#### What the task requires:
Check every line of the data for the string "logic" and copy the ones that have it.

(Stored data)

interface dmem_ctl_if;
    logic        ctl_start_o;
    logic        ctl_rw_o;
    logic [23:0] ctl_addr_o;
    logic [31:0] ctl_data_o;
    logic [3:0]  ctl_data_be_o;
    logic [31:0] ctl_data_i;
    logic        ctl_r_ready_i;
    logic        ctl_w_finish_i;
    logic        ctl_busy_i;

    modport master (
        output ctl_start_o, ctl_rw_o, ctl_addr_o, ctl_data_o, ctl_data_be_o,
        input  ctl_data_i, ctl_r_ready_i, ctl_w_finish_i, ctl_busy_i
    );
    modport slave (
        input  ctl_start_o, ctl_rw_o, ctl_addr_o, ctl_data_o, ctl_data_be_o,
        output ctl_data_i, ctl_r_ready_i, ctl_w_finish_i, ctl_busy_i
    );
endinterface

#### The answer:
    logic        ctl_start_o;
    logic        ctl_rw_o;
    logic [23:0] ctl_addr_o;
    logic [31:0] ctl_data_o;
    logic [3:0]  ctl_data_be_o;
    logic [31:0] ctl_data_i;
    logic        ctl_r_ready_i;
    logic        ctl_w_finish_i;
    logic        ctl_busy_i;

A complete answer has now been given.